My name is Chloé said...

Dans le genre canon tu excelles!

Je te rajoute sur lookbook histoire de hyper tout ça :) A vite Mathilde, bises.

xx Chloé - lapenderiedechloé*

LMA said...

Oh ouais! Pour le teddy, je suis trop interessée, il est de quel couleur?
ET OUUUUI ON VEUT DES NOUVEAUX ARTICLEEEES!

Jojoluv said...

J'adore tes photos très expressives......

J'aime bien ton blog suit mon blog et je ferais de meme...xoxo
http://johannaluv.blogspot.com/

LMA said...

Haha, oui je suis suuuuure :)
Je veux bien le blanc et rouge, j'attend les photos. xx

S et S said...

Ton blog est vraiment super agréable à lire.
Un bonheur! Joli style aussi :)

N'hésite pas à faire un tour sur le mien:
http://subjectivement.blogspot.com

Camblong said...

la veste est top !! J'adore ;-))

Gonzague said...

J'aime beaucoup cette veste.

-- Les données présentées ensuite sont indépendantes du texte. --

What follows belongs to an exercise in optimizing a design on an open flow for small area, a short achievable clock period and few clock cycles per item; a production flow would make more cautious choices.
RTL that was checked went through simulation tests only; none was proved equivalent to the original.
No functional check of the RTL was part of run 1.

--- design/flow/config.mk ---
export PLATFORM = sky130hd
export DESIGN_NAME = idct_top
export DESIGN_NICKNAME = idct_top
export VERILOG_FILES = /design/flow/design.v
export SDC_FILE = /design/flow/constraint.sdc
export NUM_CORES = 4
export LEC_CHECK = 0
export CAP_MARGIN = 20
export CORE_MARGIN = 2
export CORE_UTILIZATION = 40
export SLEW_MARGIN = 20
--- design/flow/constraint.sdc ---
create_clock -name core_clock -period 14.0 [get_ports {Clock}]
set_input_delay 2.8000 -clock core_clock [delete_from_list [all_inputs] [get_ports {Clock}]]
set_output_delay 2.8000 -clock core_clock [all_outputs]
set_load 0.01 [all_outputs]
What follows belongs to an exercise in optimizing a design on an open flow for small area, a short achievable clock period and few clock cycles per item; a production flow would make more cautious choices. At most, simulation tests tie the RTL to the original design; equivalence was not proved.

==> flow/design.v <==
package filter_pkg;
  localparam int PIX_W = 12;
  localparam int WIN_W = 9 * PIX_W;
endpackage
module line_buffer #(
  parameter int DEPTH = 160,
  parameter int WIDTH = 12,
  parameter int TAPS  = 16
) (
  input  logic                        clk,
  input  logic [TAPS-1:0]             wr,
  input  logic [WIDTH-1:0]            wdata,
  output logic [TAPS*WIDTH-1:0]       rd0,
  output logic [TAPS*WIDTH-1:0]       rd1
);
  localparam int S = DEPTH / TAPS;
  logic [DEPTH*WIDTH-1:0] r0, r1;
  always_ff @(posedge clk) begin
    r0 <= {r0[(DEPTH-1)*WIDTH-1:0], r0[DEPTH*WIDTH-1 -: WIDTH]};
    r1 <= {r1[(DEPTH-1)*WIDTH-1:0], r1[DEPTH*WIDTH-1 -: WIDTH]};
    for (int k = 0; k < TAPS; k++) begin
      if (wr[k]) begin
        r0[k*S*WIDTH +: WIDTH] <= wdata;
        r1[k*S*WIDTH +: WIDTH] <= r0[((k*S + DEPTH - 1) % DEPTH)*WIDTH +: WIDTH];
      end
    end
  end
  always_comb begin
    for (int k = 0; k < TAPS; k++) begin
      rd0[k*WIDTH +: WIDTH] = r0[((k*S + DEPTH - 1) % DEPTH)*WIDTH +: WIDTH];
      rd1[k*WIDTH +: WIDTH] = r1[((k*S + DEPTH - 1) % DEPTH)*WIDTH +: WIDTH];
    end
  end
endmodule
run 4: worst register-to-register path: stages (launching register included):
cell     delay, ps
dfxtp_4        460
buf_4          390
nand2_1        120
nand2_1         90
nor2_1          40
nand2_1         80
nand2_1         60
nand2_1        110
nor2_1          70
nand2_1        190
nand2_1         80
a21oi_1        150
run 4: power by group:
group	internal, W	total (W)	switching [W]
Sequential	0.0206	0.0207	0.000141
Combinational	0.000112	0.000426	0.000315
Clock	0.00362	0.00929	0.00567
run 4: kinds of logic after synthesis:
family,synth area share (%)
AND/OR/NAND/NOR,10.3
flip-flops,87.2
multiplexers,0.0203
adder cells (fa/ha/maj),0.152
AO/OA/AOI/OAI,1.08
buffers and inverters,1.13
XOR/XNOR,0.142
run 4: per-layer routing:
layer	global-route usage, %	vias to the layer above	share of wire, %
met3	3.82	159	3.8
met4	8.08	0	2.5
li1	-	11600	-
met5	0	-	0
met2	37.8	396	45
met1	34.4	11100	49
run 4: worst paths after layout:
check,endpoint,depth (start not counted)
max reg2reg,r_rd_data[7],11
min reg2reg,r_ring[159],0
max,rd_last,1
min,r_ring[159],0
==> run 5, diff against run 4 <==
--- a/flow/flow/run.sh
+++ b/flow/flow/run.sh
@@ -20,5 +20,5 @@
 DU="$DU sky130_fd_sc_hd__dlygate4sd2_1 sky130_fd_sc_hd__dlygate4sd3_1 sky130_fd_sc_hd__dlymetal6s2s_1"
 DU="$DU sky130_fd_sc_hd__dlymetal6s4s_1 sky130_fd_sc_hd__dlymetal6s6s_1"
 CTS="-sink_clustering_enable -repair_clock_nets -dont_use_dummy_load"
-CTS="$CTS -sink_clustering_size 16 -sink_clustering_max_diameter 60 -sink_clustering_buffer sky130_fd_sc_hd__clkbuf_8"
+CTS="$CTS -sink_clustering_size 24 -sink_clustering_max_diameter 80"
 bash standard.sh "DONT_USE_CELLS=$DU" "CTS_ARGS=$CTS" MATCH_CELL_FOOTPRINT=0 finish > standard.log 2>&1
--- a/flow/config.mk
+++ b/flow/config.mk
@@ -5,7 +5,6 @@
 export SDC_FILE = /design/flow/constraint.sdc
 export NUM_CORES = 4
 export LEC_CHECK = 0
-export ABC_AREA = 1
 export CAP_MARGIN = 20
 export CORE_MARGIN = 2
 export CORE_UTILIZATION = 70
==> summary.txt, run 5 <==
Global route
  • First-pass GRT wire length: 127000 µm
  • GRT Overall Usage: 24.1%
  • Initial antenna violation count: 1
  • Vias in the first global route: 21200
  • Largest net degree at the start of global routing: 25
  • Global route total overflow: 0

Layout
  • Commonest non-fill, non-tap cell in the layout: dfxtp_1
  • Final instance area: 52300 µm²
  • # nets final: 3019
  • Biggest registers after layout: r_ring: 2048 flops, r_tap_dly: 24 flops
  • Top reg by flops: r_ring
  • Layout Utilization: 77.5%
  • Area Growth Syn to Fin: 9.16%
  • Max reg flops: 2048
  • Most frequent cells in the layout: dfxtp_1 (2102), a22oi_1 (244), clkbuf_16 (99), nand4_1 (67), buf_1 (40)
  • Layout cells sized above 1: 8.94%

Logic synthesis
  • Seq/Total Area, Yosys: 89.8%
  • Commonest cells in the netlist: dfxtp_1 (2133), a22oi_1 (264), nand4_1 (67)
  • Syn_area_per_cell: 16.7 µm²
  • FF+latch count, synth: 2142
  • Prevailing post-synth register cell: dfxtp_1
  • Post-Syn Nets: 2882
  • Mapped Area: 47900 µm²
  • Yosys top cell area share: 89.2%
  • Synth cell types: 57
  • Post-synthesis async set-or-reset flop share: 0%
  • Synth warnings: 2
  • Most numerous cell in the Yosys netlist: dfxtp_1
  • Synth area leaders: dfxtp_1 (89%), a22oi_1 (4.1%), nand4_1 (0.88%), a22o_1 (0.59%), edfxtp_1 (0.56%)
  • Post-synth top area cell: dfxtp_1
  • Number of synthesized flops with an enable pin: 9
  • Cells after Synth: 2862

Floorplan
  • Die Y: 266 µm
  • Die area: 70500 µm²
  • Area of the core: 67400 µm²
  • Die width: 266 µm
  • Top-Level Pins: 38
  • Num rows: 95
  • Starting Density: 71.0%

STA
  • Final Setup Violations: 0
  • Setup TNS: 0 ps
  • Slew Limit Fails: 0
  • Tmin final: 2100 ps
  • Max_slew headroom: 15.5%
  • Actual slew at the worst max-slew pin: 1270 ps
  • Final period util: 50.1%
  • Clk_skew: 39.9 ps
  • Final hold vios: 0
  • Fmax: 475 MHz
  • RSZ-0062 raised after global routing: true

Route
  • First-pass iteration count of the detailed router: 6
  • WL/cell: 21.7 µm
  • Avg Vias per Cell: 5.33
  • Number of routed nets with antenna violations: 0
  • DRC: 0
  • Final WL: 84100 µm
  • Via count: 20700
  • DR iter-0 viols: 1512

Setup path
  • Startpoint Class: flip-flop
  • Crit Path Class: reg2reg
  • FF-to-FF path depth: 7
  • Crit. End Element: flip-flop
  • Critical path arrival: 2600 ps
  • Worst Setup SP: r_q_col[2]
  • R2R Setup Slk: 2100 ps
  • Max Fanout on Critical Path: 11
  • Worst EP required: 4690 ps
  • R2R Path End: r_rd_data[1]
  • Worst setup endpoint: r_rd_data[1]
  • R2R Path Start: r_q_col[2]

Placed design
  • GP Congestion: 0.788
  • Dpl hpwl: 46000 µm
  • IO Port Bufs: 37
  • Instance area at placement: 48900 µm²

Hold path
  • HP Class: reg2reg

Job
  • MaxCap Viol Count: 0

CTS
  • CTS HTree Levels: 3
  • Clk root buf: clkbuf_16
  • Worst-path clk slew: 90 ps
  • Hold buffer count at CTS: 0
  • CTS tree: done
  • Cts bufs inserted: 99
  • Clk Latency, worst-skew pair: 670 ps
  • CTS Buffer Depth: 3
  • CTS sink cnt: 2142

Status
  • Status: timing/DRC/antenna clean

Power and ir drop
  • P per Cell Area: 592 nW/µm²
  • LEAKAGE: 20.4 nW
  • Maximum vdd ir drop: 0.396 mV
Background: an optimization exercise with open tools, aiming at small area and few clock cycles per item. Do not read the settings as production practice.
In this exercise RTL edits were held to simulation tests only and were not proved equivalent to the original.
No activity file was given, so power comes from the tool's default toggle rates.

Setup of run 3:
Design rocket_recovery_sequencer, start of the top module:
module rocket_recovery_sequencer (
  input  logic           clk,
  input  logic           rst,
  input  logic           s_axis_tvalid,
  output logic           s_axis_tready,
  input  logic [111:0]   s_axis_tdata,
  output logic           m_axis_tvalid,
  input  logic           m_axis_tready,
  output logic [31:0]    m_axis_tdata,
  input  logic           cfg_valid,
  output logic           cfg_ready,
  input  logic [2:0]     cfg_index,
  input  logic [19:0]    cfg_data
);
  localparam logic [2:0] ST_READY     = 3'd1;
  localparam logic [2:0] ST_ASCENDING = 3'd2;
  localparam logic [2:0] ST_DROGUE    = 3'd3;
  localparam logic [2:0] ST_MAIN      = 3'd4;
  localparam logic [2:0] ST_LANDED    = 3'd5;
  localparam logic [1:0] CH_READY    = 2'd0;
  localparam logic [1:0] CH_IGNITING = 2'd1;
  localparam logic [1:0] CH_DONE     = 2'd2;
  function automatic logic geq34(input logic [33:0] a, input logic [33:0] b, input logic cin);
    logic c;
    c = cin;
    for (int i = 0; i < 34; i++) begin
      c = (a[i] & ~b[i]) | ((a[i] | ~b[i]) & c);
    end
    geq34 = c;
  endfunction
  function automatic logic [33:0] add34(input logic [33:0] a, input logic [33:0] b,
                                        input logic cin);
    logic [33:0] p, g, gg, pp, c;
    p  = a ^ b;
    g  = a & b;
    gg = g;
    pp = p;
    gg[0] = g[0] | (p[0] & cin);
    for (int l = 0; l < 6; l++) begin
      for (int i = 0; i < 34; i++) begin
        if (((i + 1) % (2 << l)) == 0) begin
          gg[i] = gg[i] | (pp[i] & gg[i - (1 << l)]);
          pp[i] = pp[i] & pp[i - (1 << l)];
        end
      end
    end
    for (int l = 4; l >= 0; l--) begin
      for (int i = 0; i < 34; i++) begin
        if (i >= (3 << l) - 1 && ((i + 1) % (2 << l)) == (1 << l)) begin
  ...
==> flow/config.mk <==
export PLATFORM = sky130hd
export DESIGN_NAME = rocket_recovery_sequencer
export DESIGN_NICKNAME = rocket_recovery_sequencer
export VERILOG_FILES = /design/flow/design.v
export SDC_FILE = /design/flow/constraint.sdc
export NUM_CORES = 4
export LEC_CHECK = 0
export ABC_AREA = 1
export CAP_MARGIN = 20
export CORE_MARGIN = 2
export CORE_UTILIZATION = 40
export SLEW_MARGIN = 20
==> flow/constraint.sdc <==
create_clock -name core_clock -period 8.0 [get_ports {clk}]
set_input_delay 1.6000 -clock core_clock [delete_from_list [all_inputs] [get_ports {clk}]]
set_output_delay 1.6000 -clock core_clock [all_outputs]
set_load 0.01 [all_outputs]
run.sh (not shown) runs the stock make flow with config.mk's settings and CLKGATE_MAP_FILE= SYNTH_SCRIPT=/design/flow/synth_recipe.tcl, a recipe that flattens the netlist after the stock synthesis.
Having completed the whole flow, run 3 delivered a layout that passed the timing, DRC and antenna checks.
Testbench counts of run 3, summed over its fixed seeds: cycles 16,016, items 16,000.
What run 5 does differently from run 3 at the input level:
==> flow/flow/run.sh (new file) <==
#!/bin/bash
set -euo pipefail
export BUFFER_PORTS_ARGS="-buffer_cell sky130_fd_sc_hd__buf_1"
export RECOVER_POWER=100
bash standard.sh > standard_flow.log 2>&1
==> flow/standard.sh (new file) <==
#!/bin/bash
# synth_recipe.tcl (not shown) runs the flow's synth.tcl, then flattens the netlist and writes it again
# the make line also repeats each setting of config.mk as NAME=value (left out here)
make -C /OpenROAD-flow-scripts/flow DESIGN_CONFIG=/design/flow/config.mk WORK_HOME=/design/flow/orfs CLKGATE_MAP_FILE= SYNTH_SCRIPT=/design/flow/synth_recipe.tcl "${@:-finish}"
--- a/flow/config.mk
+++ b/flow/config.mk
@@ -11,2 +11,3 @@
 export CORE_UTILIZATION = 40
+export CTS_BUF_LIST = sky130_fd_sc_hd__clkbuf_4
 export SLEW_MARGIN = 20
removed: flow/run.sh
[summary]
No crash in run 5: every stage finished, but the layout fails its final checks due to max-capacitance violations, max-slew violations.
Relative to run 3, the routability-driven placement congestion ratio measured on run 5 has decreased by a few percent.
Going from run 3 to run 5, instance count on the critical path lost 3, fmax picked up an extra 1.5%, clock share of power lost 2.0 points.
When run 5 is measured against run 3, its number of buffers outside the clock class in the layout turns out 3 higher.
Taking run 3 as the reference, in run 5 count of non-filler cells in the finished layout went up 4.6%; smallest setup slack after layout higher.
Run 3 → run 5: met2 usage in global routing lost 0.29 points; routed wire length picked up an extra 0.86%; post-route minimum period lost 100 ps; first-pass GRT wire length neither gained nor lost much.

-- port drivers added, routing unchanged --
In the flow no input, the clock included, has a driving cell. The finished layouts below were timed again as built, in two steps. Step 1, drivers: a clkbuf_16 drives clk and a buf_2 each remaining input, both assumed. Step 2 moves the port delays by t, midway between the first and last clock arrival at a register: inputs arrive t later, outputs are due t later. That takes back most of the time a late clock gives input paths. Slacks: ideal / step 1 / step 2; pairs: ideal / step 1.
| run | t, ns | setup slack, ns | hold slack, ns | worst setup path after step 2 | worst register clock-pin slew, ns |
|---|---|---|---|---|---|
| run 3 | 0.661 | 0.741 / 0.701 / 0.108 | 0.417 / 0.417 / 0.417 | input to register | 0.07 / 0.07 |
| run 5 | 1.002 | 0.845 / 0.794 / 0.365 | 0.397 / 0.397 / 0.397 | input to register | 0.07 / 0.07 |
The setup slack of run 3, which loses most, moves by -0.040 ns with the drivers and by -0.633 ns with both steps.
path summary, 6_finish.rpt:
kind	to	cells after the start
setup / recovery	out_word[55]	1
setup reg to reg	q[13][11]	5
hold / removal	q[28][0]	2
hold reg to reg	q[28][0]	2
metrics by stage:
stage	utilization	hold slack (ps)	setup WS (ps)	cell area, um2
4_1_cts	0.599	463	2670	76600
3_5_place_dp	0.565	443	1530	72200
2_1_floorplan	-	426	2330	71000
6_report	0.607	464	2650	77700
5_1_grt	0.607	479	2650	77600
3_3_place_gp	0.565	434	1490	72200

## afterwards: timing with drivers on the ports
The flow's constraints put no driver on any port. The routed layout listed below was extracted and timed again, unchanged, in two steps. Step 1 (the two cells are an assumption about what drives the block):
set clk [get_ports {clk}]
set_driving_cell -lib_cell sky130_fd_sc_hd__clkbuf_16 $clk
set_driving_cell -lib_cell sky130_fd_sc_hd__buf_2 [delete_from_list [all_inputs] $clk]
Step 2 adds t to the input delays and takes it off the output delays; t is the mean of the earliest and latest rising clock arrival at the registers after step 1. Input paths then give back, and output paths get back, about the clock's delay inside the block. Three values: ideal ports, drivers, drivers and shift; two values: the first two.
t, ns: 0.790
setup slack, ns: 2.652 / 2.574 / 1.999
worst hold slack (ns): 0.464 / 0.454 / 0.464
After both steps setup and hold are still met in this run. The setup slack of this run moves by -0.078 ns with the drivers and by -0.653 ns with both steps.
This design comes from an exercise in tuning for a short achievable clock period and few clock cycles per item on the open sky130 flow, not from production work.
At most, simulation tests tie the RTL to the original design; equivalence was not proved.
The flow treats the clock pin as an ideal source. Dropping or thinning the clock tree relies on that and would not hold on a real chip.
Power figures rest on the tool's default switching activity, not on a simulated workload.

== zinc ==
Design dma_write_top, start of the top module:
module dma_write_top (
    input  logic                   clk,
    input  logic                   reset,
    input  logic                   desc_push,
    input  logic [31:0]            desc_control,
    input  logic [31:0]            desc_pkt_begin,
    input  logic [31:0]            desc_pkt_end,
    input  logic [31:0]            desc_write_address,
    output logic                   desc_full,
    input  logic                   data_push,
    input  avalon_pkg::bus_word_t  data_in,
    output logic                   data_full,
    output avalon_pkg::bus_addr_t  avm_address,
    output avalon_pkg::bus_word_t  avm_writedata,
    output logic                   avm_write,
    output avalon_pkg::burst_cnt_t avm_burstcount,
    input  logic                   avm_waitrequest,
    output logic                   busy,
    output logic                   done_irq,
    output logic [15:0]            xfer_count,
    output logic [15:0]            drop_count
);
Size in the first run: about 1800 cells after synthesis, roughly 780 flip-flops, ~280 I/O pins, about 26000 µm² of cells after synthesis.
clock: 5.0 ns
lec_check: 0
cap_margin: 20
core_margin: 2
core_utilization: 55
setup_slack_margin: 3.5
slew_margin: 20
standard.sh (not shown) runs the stock make flow with config.mk's settings and CLKGATE_MAP_FILE= SYNTH_SCRIPT=/design/flow/synth_recipe.tcl, a recipe that flattens the netlist after the stock synthesis.
==> flow/flow/run.sh <==
#!/bin/bash
# The standard layout, except that the clock tree is built by flow/pre_cts.tcl.
# ORFS writes each step's log under orfs/logs; make's own output goes to standard_flow.log.
set -euo pipefail
export PRE_CTS_TCL="$PWD/flow/pre_cts.tcl"
bash standard.sh > standard_flow.log 2>&1
Other scripts of this flow, unchanged in this note and not shown: flow/flow/clock_tree.tcl, flow/flow/pre_cts.tcl
Testbench counts of zinc, summed over its fixed seeds: cycles 34,223, items 2,400.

Ton style est hyper original et c'est juste un puuur plaisir de suivre ton blog! J'attends la suite et vite !
Ah aussi, désolée on a du te poser un millaird (hummm) de fois cette question mais niveau effets dans les photos tu fais quoi ? Ou quel logiciel ?
Bises
G&G

My name is Chloé said...

Ahah t'es choupi merci Mathilde <3

J'espère que tu retrouveras vite ton appareil photo! C'est cool de te lire.

Bises et bonne soirée ma jolie.
xx Chloé - lapenderiedechloé*

Sara said...

Merci à toi surtout d'avoir répondu à mon commentaire. Pas beaucoup de blogeuses le fond.

Abaca said...

J'adoore la veste ♥ !

GirlPeace said...

J'adore ta veste O_o ♥

Paola Lauretano said...

Great pics and amazing outfits!
xo Paola
Expressyourself

Violette Daily said...

Quel beau voyage! J'ai toujours rêvée d'être hôtesse de l'air pour voyager dans le monde! J'espère que tout s'est bien passé :)

http://violettedaily.com

Anouk said...

I would love to visit Buenos Aires one day!

61 King's Cross Rd,

Serena F. said...

beautiful post dear! amazing photos!
now i follow you, i hope that you follow me back!
a kiss,
Serena
glameglitter.blogspot.com

white and vintage said...

Thank you for this interesting post. I follow you. Do you want to follow back?
Lovely greetings,
Christine

angelaah91 said...

Great outfit, love the article.
You had a nice trip


Love,

Angela
www.angelavissers.com

MONICA SORS said...

The pics looks really cool! The location is beautiful!!
xx
Mónica Sors
MES VOYAGES À PARIS
NEW POST: MES VOYAGES A PARIS

Miriam Zakharova said...

very cute post dear!

https://cheremimi.blogspot.com.es/

LucyHollman said...

great!

PLEASE FOLLOW ME :) : FASHIONGIRL.BLOGSPOT.COM

FashionRadi said...

I love these colorful streets and houses!
Lovely trip!

www.fashionradi.com

ivy said...

Dear Mathilde!

I have never been to Buenos Aires but when I see it in your photos with all the beuatiful colors, it looks so amazing and it should be definately worth a visit. Thank you for putting together this amazing photography in the post.